How to handle JSON like a boss with jq JSON
JSON data is ubiquitous, constantly flowing between web services. But when you have a largish blob of the stuff how do you inspect it’s structure or quickly extract the piece you need?
Enter the handy little utility jq. jq
is a tool to query, filter, reshape, and otherwise be your JSON swiss army knife.
Lets dive into how it works. As our example JSON data we’ll be using the list of IP addresses for AWS services that is published here.

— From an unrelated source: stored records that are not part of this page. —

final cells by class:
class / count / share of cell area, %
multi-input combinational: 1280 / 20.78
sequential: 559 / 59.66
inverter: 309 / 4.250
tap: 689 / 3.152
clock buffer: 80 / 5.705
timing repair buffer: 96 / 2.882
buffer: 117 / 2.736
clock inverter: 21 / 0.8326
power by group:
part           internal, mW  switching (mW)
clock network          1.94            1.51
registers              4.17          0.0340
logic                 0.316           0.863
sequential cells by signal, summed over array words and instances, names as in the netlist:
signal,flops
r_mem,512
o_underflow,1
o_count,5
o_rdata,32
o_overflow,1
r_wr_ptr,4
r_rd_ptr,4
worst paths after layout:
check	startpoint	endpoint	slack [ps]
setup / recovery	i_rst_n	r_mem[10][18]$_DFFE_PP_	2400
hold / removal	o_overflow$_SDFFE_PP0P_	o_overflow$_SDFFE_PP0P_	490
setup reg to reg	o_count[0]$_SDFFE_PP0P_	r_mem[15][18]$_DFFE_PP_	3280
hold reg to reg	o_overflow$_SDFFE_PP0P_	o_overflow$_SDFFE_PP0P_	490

Here is a sample from the head of the ip-ranges.json
file:
{ "syncToken": "1563369545", "createDate": "2019-07-17-13-19-05", "prefixes": [ { "ip_prefix": "18.208.0.0/13", "region": "us-east-1", "service": "AMAZON" }, { "ip_prefix": "52.95.245.0/24", "region": "us-east-1", "service": "AMAZON" },
One of the simplest things we can do with jq
is access a property using the dot .
operator. Lets get the creation date of the file:
jq .createDate ip-ranges.json
Another handy feature is that .
pretty prints it’s output, and can be used alone to prettify a JSON file.
Lets try something more fun, and more “query”-like, lets create a list of all AWS regions:
jq '[.prefixes[].region, .ipv6_prefixes[].region] | unique' ip-ranges.json
Lets break that down. The .prefixes
makes sense, that is another property access like in the first sample. .prefixes
is an array of objects, which we then iterate over with []

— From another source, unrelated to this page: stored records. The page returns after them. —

**src/rtl/acumulador_producto.sv**
```systemverilog
`default_nettype none
// ============================================================================
// Module      : acumulador_producto
// Description : Accumulates N_TERMS signed products from the Booth multiplier
//               into one signed group sum. The sum is offered to the next
//               stage through a valid/ready handshake. A 1-deep holding
//               register absorbs one product that arrives while a finished
//               sum is waiting to be taken.
// Ports       : clk        - clock, rising edge
//               reset      - asynchronous reset, active low
//               resultado  - signed product from the multiplier
//               fin        - multiplier done (rising edge = one product)
//               clear      - synchronous flush of group, hold reg and flags
//               acc_out    - signed group sum
//               acc_valid  - acc_out holds a completed group
//               acc_ready  - consumer accepts acc_out
//               overflow   - signed overflow in the group on acc_out
//               perdido    - sticky: a product was dropped
//               cuenta     - products in the current group
// Options     : define ACUMULADOR_SATURA_EN to saturate on signed overflow
//               instead of wrapping.
// Revision    : 1.0 - initial release
// ============================================================================
module acumulador_producto #(
    parameter int PROD_W  = 6,
    parameter int ACC_W   = 12,
    parameter int N_TERMS = 4
) (
    input  logic                             clk,
    input  logic                             reset,
    input  logic [PROD_W-1:0]                resultado,
    input  logic                             fin,
    input  logic                             clear,
    output logic [ACC_W-1:0]                 acc_out,
    output logic                             acc_valid,
    input  logic                             acc_ready,
    output logic                             overflow,
    output logic                             perdido,
    output logic [$clog2(N_TERMS+1)-1:0]     cuenta
);

    localparam int CNT_W = $clog2(N_TERMS + 1);

    localparam logic [0:0]       c_ACUM    = 1'b0;
    localparam logic [0:0]       c_ENTREGA = 1'b1;
    localparam logic [CNT_W-1:0] c_LAST    = CNT_W'(N_TERMS - 1);
    localparam logic [CNT_W-1:0] c_FULL    = CNT_W'(N_TERMS);
    localparam logic [CNT_W-1:0] c_ONE     = CNT_W'(1);

    logic [0:0]       r_state;
    logic [0:0]       w_state_nxt;
    logic             r_fin_q;
    logic [ACC_W-1:0] r_acc;
    logic             r_ovf;
    logic [CNT_W-1:0] r_cnt;
    logic [ACC_W-1:0] r_hold;
    logic             r_hold_vld;
    logic             r_lost;

    logic             w_ev;
    logic             w_hs;
    logic [ACC_W-1:0] w_p;
    logic [ACC_W:0]   w_add;      // {overflow, sum} for acc + p
    logic [ACC_W:0]   w_hs_add;   // {overflow, sum} for new group on handshake
    logic [CNT_W-1:0] w_hs_cnt;

    // Returns {overflow, sum}. Overflow: operands share a sign, sum differs.
    function automatic logic [ACC_W:0] f_add(input logic [ACC_W-1:0] a,
                                             input logic [ACC_W-1:0] b);
        logic [ACC_W-1:0] s;
        logic             ov;
        s  = a + b;
        ov = (a[ACC_W-1] == b[ACC_W-1]) && (s[ACC_W-1] != a[ACC_W-1]);
`ifdef ACUMULADOR_SATURA_EN
        if (ov) begin
            s = a[ACC_W-1] ? {1'b1, {(ACC_W-1){1'b0}}}
                           : {1'b0, {(ACC_W-1){1'b1}}};
        end
`endif
        return {ov, s};
    endfunction

    generate
        if (ACC_W > PROD_W) begin : g_ext
            assign w_p = {{(ACC_W-PROD_W){resultado[PROD_W-1]}}, resultado};
        end else begin : g_noext
            assign w_p = resultado;
        end
    endgenerate

    // Only the rising edge of fin is a new product; a held fin counts once.
    assign w_ev  = fin & ~r_fin_q;
    assign w_hs  = acc_valid & acc_ready;
    assign w_add = f_add(r_acc, w_p);

    // The next group is seeded with the held product and/or the product
    // arriving in the handshake cycle itself.
    assign w_hs_add = f_add(r_hold_vld ? r_hold : '0, w_ev ? w_p : '0);
    assign w_hs_cnt = {{(CNT_W-1){1'b0}}, r_hold_vld} + {{(CNT_W-1){1'b0}}, w_ev};

    // ---------------------------------------------------------------- FSM
    always_ff @(posedge clk or negedge reset) begin
        if (!reset) begin
            r_state <= c_ACUM;
        end else begin
            r_state <= w_state_nxt;
        end
    end

    always_comb begin
        w_state_nxt = r_state;
        if (clear) begin
            w_state_nxt = c_ACUM;
        end else begin
            case (r_state)
                c_ACUM: begin
                    if (w_ev && (r_cnt == c_LAST)) begin
                        w_state_nxt = c_ENTREGA;
                    end
                end
                c_ENTREGA: begin
                    if (w_hs) begin
                        // With N_TERMS == 2 the seeded group can already be full.
                        w_state_nxt = (w_hs_cnt == c_FULL) ? c_ENTREGA : c_ACUM;
                    end
                end
                default: w_state_nxt = c_ACUM;
            endcase
        end
    end

    always_comb begin
        acc_valid = (r_state == c_ENTREGA);
    end

    // ------------------------------------------------------------ datapath
    always_ff @(posedge clk or negedge reset) begin
        if (!reset) begin
            r_fin_q    <= 1'b0;
            r_acc      <= '0;
            r_ovf      <= 1'b0;
            r_cnt      <= '0;
            r_hold     <= '0;
            r_hold_vld <= 1'b0;
            r_lost     <= 1'b0;
        end else begin
            r_fin_q <= fin;
            if (clear) begin
                r_acc      <= '0;
                r_ovf      <= 1'b0;
                r_cnt      <= '0;
                r_hold_vld <= 1'b0;
                r_lost     <= 1'b0;
            end else if (r_state == c_ACUM) begin
                if (w_ev) begin
                    r_acc <= w_add[ACC_W-1:0];
                    r_ovf <= r_ovf | w_add[ACC_W];
                    r_cnt <= r_cnt + c_ONE;
                end
            end else begin
                if (w_hs) begin
                    r_acc      <= w_hs_add[ACC_W-1:0];
                    r_ovf      <= w_hs_add[ACC_W];
                    r_cnt      <= w_hs_cnt;
                    r_hold_vld <= 1'b0;
                end else if (w_ev) begin
                    if (!r_hold_vld) begin
                        r_hold     <= w_p;
                        r_hold_vld <= 1'b1;
                    end else begin
                        r_lost <= 1'b1;
                    end
                end
            end
        end
    end

    assign acc_out  = r_acc;
    assign overflow = r_ovf;
    assign perdido  = r_lost;
    assign cuenta   = r_cnt;

endmodule
`default_nettype wire

```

which should remind one of JSON’s own array syntax. For each object in the array we then pull out the .region
key. Then things get cooler. We have two arrays that we would like to combine, which can be done with the comma ,
operator. We then end up with a list, which can be converted back into an array by surrounding the entire query with another []
.
Notice the placement of the single quotes in the statement above, we are not taking the output of jq
and then using a unix pipe to sent it to uniq
, rather jq
includes a built in idea of pipes, and many useful functions. Here we are piping our 2,233 line array — cough jq '[.prefixes[].region, .ipv6_prefixes[].region] | length' ip-ranges.json
— to jq’s unique
returning a sorted list of regions.
Lets do one more: what are all the current ipv4 addresses, for EC2 in us-west-2?

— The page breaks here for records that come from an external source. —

--- config.mk ---
export PLATFORM = sky130hd
export DESIGN_NAME = issue_window_scheduler_flat
export DESIGN_NICKNAME = d
export VERILOG_FILES = /design/src/rtl/issue_window_scheduler_if.sv /design/src/rtl/issue_window_scheduler.sv /design/src/flat_wrapper.sv
export SDC_FILE = /design/constraint.sdc
export NUM_CORES = 1
export LEC_CHECK = 0
export BUFFER_PORTS_ARGS = -buffer_cell sky130_fd_sc_hd__buf_4
export CORE_MARGIN = 2
export CORE_UTILIZATION = 38
export DETAILED_ROUTE_END_ITERATION = 8
export PLACE_DENSITY_LB_ADDON = 0.15
export SLEW_MARGIN = 20
export SYNTH_ARGS = -nofsm -noshare
export SYNTH_HDL_FRONTEND = slang
export SYNTH_SLANG_ARGS = --single-unit
--- constraint.sdc ---
create_clock -name clk -period 14.4 [get_ports clk]
set_input_delay 4.32 -clock clk [delete_from_list [all_inputs] [get_ports clk]]
set_output_delay 4.32 -clock clk [all_outputs]
set_load 0.02 [all_outputs]
--- src/rtl/issue_window_scheduler_if.sv ---
// Enqueue/issue handshake bundle for issue_window_scheduler.
//   master : upstream/downstream side. It drives enq_vld, enq_instr and iss_stall,
//            and receives enq_rdy, iss_vld and iss_instr.
//   slave  : the scheduler.
// Instruction packing (24 b): {branch[2:0], op[3:0], des[3:0], s1[3:0], s2[3:0], ime[4:0]}
interface issue_window_scheduler_if #(
   parameter int ENQ_W   = 2,
   parameter int ISSUE_W = 2
) ();
   logic [ENQ_W-1:0]          enq_vld;
   logic [ENQ_W-1:0][23:0]    enq_instr;
   logic                      enq_rdy;
   logic                      iss_stall;
   logic [ISSUE_W-1:0]        iss_vld;
   logic [ISSUE_W-1:0][23:0]  iss_instr;

   modport master (output enq_vld, enq_instr, iss_stall,
                   input  enq_rdy, iss_vld, iss_instr);
   modport slave  (input  enq_vld, enq_instr, iss_stall,
                   output enq_rdy, iss_vld, iss_instr);
endinterface

--- src/rtl/issue_window_scheduler.sv ---
// issue_window_scheduler: circular window of decoded instructions. Each cycle it
// issues the oldest in-order prefix of up to ISSUE_W hazard-free entries. A
// 16-entry busy scoreboard holds in-flight destinations, and writeback ports
// clear it.
// Ports:
//   clk, rst_n   : clock (rising edge) and asynchronous active-low reset
//   bus          : enqueue/issue handshake (issue_window_scheduler_if.slave)
//   wb_vld/wb_reg: writeback clear ports for busy bits
//   flush        : discard every window entry (the scoreboard is kept)
//   win_count    : number of occupied entries
//   perf_issued/perf_stall : performance counters, present only when
//                  ISSQ_PERF_CNT_EN is defined (otherwise tied to 0)
module issue_window_scheduler #(
   parameter int DEPTH   = 8,
   parameter int ENQ_W   = 2,
   parameter int ISSUE_W = 2,
   parameter int WB_W    = 2
) (
   input  logic                        clk,
   input  logic                        rst_n,
   issue_window_scheduler_if.slave     bus,
   input  logic [WB_W-1:0]             wb_vld,
   input  logic [WB_W-1:0][3:0]        wb_reg,
   input  logic                        flush,
   output logic [$clog2(DEPTH):0]      win_count,
   output logic [31:0]                 perf_issued,
   output logic [31:0]                 perf_stall
);
   localparam int PW = $clog2(DEPTH);
   localparam int CW = PW + 1;
   // Ready means a full ENQ_W group fits. Same-cycle issue earns no credit.
   localparam logic [CW-1:0] ENQ_LIM = CW'(DEPTH - ENQ_W);

   typedef struct packed {
      logic [2:0] branch;
      logic [3:0] op;
      logic [3:0] des;
      logic [3:0] s1;
      logic [3:0] s2;
      logic [4:0] ime;
   } instr_t;

   instr_t [DEPTH-1:0]   win;
   logic   [PW-1:0]      head, tail;
   logic   [CW-1:0]      count;
   logic   [15:0]        busy, busy_nxt;

   instr_t [ISSUE_W-1:0] cand;
   logic   [ISSUE_W-1:0] elig, iss_v;
   logic                 chain_ok, hz, gate, rdy, enq_fire;
   logic   [CW-1:0]      iss_n, enq_n;

   // Slot k looks at the entry k places past head. The pointer wraps naturally.
   always_comb begin
      for (int k = 0; k < ISSUE_W; k++)
         cand[k] = win[head + PW'(k)];
   end

   // A slot is eligible only if every lower slot is eligible. A branch goes only
   // in slot 0 and closes the group. Lower-slot destinations block RAW and WAW
   // hazards within the group.
   always_comb begin
      elig     = '0;
      chain_ok = 1'b1;
      hz       = 1'b0;
      for (int k = 0; k < ISSUE_W; k++) begin
         hz = busy[cand[k].s1] | busy[cand[k].s2];
         if (k != 0 && cand[k].branch != 3'd0) hz = 1'b1;
         for (int j = 0; j < k; j++) begin
            if (cand[j].des == cand[k].s1 || cand[j].des == cand[k].s2 ||
                cand[j].des == cand[k].des) hz = 1'b1;
            if (cand[j].branch != 3'd0) hz = 1'b1;
         end
         chain_ok = chain_ok & ~hz & (CW'(k) < count);
         elig[k]  = chain_ok;
      end
   end

   assign gate        = ~bus.iss_stall & ~flush;
   assign iss_v       = elig & {ISSUE_W{gate}};
   assign bus.iss_vld = iss_v;

   always_comb begin
      bus.iss_instr = '0;
      for (int k = 0; k < ISSUE_W; k++)
         if (iss_v[k]) bus.iss_instr[k] = cand[k];
   end

   assign rdy         = (count <= ENQ_LIM);
   assign bus.enq_rdy = rdy;
   assign enq_fire    = rdy & bus.enq_vld[0] & ~flush;
   assign win_count   = count;

   always_comb begin
      iss_n = '0;
      enq_n = '0;
      for (int k = 0; k < ISSUE_W; k++)
         iss_n = iss_n + CW'(iss_v[k]);
      for (int i = 0; i < ENQ_W; i++)
         if (enq_fire && bus.enq_vld[i]) enq_n = enq_n + CW'(1);
   end

   // Clears are applied first, so a same-cycle set of the same register wins.
   always_comb begin
      busy_nxt = busy;
      for (int w = 0; w < WB_W; w++)
         if (wb_vld[w]) busy_nxt[wb_reg[w]] = 1'b0;
      for (int k = 0; k < ISSUE_W; k++)
         if (iss_v[k]) busy_nxt[cand[k].des] = 1'b1;
   end

   always_ff @(posedge clk or negedge rst_n) begin
      if (!rst_n) begin
         head  <= '0;
         tail  <= '0;
         count <= '0;
         busy  <= '0;
      end else begin
         if (flush) begin
            head  <= tail;
            count <= '0;
         end else begin
            head  <= head + PW'(iss_n);
            tail  <= tail + PW'(enq_n);
            count <= count + enq_n - iss_n;
         end
         busy <= busy_nxt;
      end
   end

   // Window payload needs no reset. Slots are only read under count qualification.
   always_ff @(posedge clk) begin
      if (enq_fire)
         for (int i = 0; i < ENQ_W; i++)
            if (bus.enq_vld[i]) win[tail + PW'(i)] <= bus.enq_instr[i];
   end

`ifdef ISSQ_PERF_CNT_EN
   logic [31:0] cnt_iss, cnt_stl;

   always_ff @(posedge clk or negedge rst_n) begin
      if (!rst_n) begin
         cnt_iss <= '0;
         cnt_stl <= '0;
      end else if (flush) begin
         cnt_iss <= '0;
         cnt_stl <= '0;
      end else begin
         cnt_iss <= cnt_iss + 32'(iss_n);
         if (count != '0 && !iss_v[0]) cnt_stl <= cnt_stl + 32'd1;
      end
   end

   assign perf_issued = cnt_iss;
   assign perf_stall  = cnt_stl;
`else
   assign perf_issued = '0;
   assign perf_stall  = '0;
`endif

endmodule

jq '.prefixes[] | select(.service=="EC2" and .region=="us-west-2") | .ip_prefix' ip-ranges.json
I’ll leave interpreting it as an exercise for the reader.
jq
is really pretty awesome, but as usual, there is more than one way to do it. If jq
isn’t quite your cup of tea, then there is an entire set of related tools:
- fx Run arbitrary JavaScript on JSON input. Standalone binaries available.
- gron Convert it to and from flat, greppable lists of “path=value” statements.
- jid Explore JSON interactively with filtering queries like jq.
- jj Query and modify values in JSON or JSON lines with a key path.
- jl Query and manipulate JSON using a tiny functional language.
- jp (jmespath) JMESPath
- jshon Create and manipulate JSON using getopt-style command-line options.
- json2 Convert JSON to and from flat, greppable lists of “path=value” statements.
- jsonaxe Create and manipulate JSON with a Python-based DSL. Inspired by jq.
- json Run arbitrary JavaScript on JSON input.
- json-table Convert nested JSON into CSV or TSV for processing in the shell.
- json.tool (Python 3 docs) Validate and pretty-print JSON. This module is part of the standard library of Python 2/3 and is likely to be available wherever Python is installed.
- lobar Explore JSON interactively or process it in batch with a wrapper for
lodash.chain()
. An alternative to jq with a JavaScript syntax. - ramda-cli Manipulate data with the Ramda functional library, and either LiveScript or JavaScript syntax.
- RecordStream Create, manipulate, and output a stream of records, or JSON objects. Can retrieve records from an SQL database, MongoDB, Atom feeds, XML, and other sources.
- rq Create and manipulate it with a DSL inspired by Rust, C and JavaScript. Similar to jq. Supports JSON, YAML and TOML as well as binary formats like Apache Avro and MessagePack.